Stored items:
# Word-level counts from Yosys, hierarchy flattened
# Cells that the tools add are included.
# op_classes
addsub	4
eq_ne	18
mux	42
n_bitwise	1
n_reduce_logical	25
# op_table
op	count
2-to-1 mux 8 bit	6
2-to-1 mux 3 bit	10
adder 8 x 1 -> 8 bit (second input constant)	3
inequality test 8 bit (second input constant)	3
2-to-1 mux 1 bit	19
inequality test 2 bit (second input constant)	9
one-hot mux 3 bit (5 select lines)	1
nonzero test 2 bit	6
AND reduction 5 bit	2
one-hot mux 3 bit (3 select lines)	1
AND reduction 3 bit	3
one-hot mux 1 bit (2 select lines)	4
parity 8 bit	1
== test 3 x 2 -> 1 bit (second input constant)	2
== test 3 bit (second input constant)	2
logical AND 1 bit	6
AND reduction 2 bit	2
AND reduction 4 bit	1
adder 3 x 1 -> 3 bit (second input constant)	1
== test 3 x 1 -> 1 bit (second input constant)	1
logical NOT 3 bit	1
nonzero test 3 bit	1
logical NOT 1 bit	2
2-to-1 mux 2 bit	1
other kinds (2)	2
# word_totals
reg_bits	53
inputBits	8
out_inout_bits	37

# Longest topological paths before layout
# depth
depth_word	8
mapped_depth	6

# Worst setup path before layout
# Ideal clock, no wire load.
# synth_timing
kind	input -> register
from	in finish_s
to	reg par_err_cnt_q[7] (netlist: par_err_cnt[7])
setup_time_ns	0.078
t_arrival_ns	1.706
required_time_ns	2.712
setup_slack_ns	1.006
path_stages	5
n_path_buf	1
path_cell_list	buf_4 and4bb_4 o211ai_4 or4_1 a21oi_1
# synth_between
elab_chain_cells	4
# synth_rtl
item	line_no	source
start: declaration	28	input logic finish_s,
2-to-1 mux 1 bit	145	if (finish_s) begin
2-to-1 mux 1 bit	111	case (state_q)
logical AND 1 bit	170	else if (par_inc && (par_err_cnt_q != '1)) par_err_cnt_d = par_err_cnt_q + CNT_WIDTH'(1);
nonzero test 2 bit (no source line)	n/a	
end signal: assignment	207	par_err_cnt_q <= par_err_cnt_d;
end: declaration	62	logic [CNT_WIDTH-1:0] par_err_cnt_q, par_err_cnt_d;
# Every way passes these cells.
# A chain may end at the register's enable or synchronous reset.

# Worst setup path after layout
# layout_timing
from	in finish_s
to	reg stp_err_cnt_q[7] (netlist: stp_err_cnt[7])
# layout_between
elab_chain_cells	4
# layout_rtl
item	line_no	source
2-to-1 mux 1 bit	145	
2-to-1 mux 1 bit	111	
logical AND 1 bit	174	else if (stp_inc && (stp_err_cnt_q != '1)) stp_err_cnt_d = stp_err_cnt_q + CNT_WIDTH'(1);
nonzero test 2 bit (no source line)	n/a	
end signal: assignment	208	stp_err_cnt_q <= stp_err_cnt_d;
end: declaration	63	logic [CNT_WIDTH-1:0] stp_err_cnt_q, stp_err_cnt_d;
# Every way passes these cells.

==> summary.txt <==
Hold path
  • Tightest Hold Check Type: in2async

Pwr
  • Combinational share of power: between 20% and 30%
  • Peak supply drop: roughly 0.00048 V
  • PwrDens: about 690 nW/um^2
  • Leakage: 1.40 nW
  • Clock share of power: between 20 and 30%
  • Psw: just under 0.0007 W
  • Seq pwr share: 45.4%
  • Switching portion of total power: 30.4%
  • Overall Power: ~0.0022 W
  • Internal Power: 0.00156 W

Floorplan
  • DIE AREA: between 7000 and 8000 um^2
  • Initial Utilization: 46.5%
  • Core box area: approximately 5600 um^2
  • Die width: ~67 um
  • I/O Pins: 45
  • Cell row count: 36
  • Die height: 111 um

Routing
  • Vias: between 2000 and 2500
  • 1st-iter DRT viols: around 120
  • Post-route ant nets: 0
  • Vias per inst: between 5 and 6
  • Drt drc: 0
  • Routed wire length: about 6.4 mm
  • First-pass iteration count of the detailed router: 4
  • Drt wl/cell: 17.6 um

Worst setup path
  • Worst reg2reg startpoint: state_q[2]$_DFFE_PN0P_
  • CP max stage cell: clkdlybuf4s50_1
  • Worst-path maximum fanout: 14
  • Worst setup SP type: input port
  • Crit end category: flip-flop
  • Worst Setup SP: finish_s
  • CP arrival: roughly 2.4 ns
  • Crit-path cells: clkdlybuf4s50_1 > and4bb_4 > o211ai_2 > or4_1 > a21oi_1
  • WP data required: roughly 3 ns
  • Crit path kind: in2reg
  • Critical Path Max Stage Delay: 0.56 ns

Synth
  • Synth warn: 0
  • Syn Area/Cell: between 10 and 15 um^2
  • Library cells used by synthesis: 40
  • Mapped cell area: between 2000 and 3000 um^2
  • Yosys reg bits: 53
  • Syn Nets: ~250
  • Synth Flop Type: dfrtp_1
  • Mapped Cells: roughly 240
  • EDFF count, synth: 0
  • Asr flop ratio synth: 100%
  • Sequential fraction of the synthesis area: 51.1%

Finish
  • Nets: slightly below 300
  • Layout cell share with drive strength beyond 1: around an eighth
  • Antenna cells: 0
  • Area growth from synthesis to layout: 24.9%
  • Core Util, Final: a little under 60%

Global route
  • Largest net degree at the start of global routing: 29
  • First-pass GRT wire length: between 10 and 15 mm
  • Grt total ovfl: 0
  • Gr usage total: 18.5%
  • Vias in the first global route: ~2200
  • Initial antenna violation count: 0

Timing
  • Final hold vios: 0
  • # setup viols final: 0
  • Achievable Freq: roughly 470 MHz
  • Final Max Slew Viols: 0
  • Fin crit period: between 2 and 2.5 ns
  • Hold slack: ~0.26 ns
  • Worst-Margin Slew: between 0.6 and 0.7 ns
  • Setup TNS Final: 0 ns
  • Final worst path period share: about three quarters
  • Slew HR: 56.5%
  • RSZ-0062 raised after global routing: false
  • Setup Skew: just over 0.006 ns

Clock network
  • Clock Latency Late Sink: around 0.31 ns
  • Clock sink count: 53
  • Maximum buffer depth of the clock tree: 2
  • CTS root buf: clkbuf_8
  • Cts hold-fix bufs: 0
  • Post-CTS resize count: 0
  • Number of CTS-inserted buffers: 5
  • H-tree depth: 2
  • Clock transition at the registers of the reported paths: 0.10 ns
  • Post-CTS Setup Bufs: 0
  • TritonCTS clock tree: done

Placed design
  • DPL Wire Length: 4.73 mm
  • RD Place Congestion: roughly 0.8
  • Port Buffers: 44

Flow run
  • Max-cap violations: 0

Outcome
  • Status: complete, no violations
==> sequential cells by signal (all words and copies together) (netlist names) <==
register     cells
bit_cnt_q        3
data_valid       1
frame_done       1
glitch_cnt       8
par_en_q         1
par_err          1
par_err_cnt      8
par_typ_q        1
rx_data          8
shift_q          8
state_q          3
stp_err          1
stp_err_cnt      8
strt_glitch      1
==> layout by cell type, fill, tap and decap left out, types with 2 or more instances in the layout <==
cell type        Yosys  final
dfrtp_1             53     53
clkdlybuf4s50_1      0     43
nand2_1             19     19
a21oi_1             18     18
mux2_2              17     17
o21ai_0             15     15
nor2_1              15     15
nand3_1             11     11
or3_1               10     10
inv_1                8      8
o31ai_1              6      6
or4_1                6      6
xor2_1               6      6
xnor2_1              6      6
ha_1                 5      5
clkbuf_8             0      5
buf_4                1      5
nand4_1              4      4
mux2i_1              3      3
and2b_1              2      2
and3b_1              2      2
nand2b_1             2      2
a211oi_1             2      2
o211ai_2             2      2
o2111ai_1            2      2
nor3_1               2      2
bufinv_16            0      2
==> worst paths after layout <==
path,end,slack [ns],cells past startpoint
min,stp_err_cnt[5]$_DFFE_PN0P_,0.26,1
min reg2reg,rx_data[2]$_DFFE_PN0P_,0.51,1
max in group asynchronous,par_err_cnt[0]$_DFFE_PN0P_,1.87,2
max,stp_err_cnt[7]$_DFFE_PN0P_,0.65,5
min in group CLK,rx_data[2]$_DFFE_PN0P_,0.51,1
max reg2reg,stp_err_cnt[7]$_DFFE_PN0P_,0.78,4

▶ Your goal:
What lines above hold the word "around"? List them all.

▶ The answer:
  • 1st-iter DRT viols: around 120
  • Layout cell share with drive strength beyond 1: around an eighth
  • Clock Latency Late Sink: around 0.31 ns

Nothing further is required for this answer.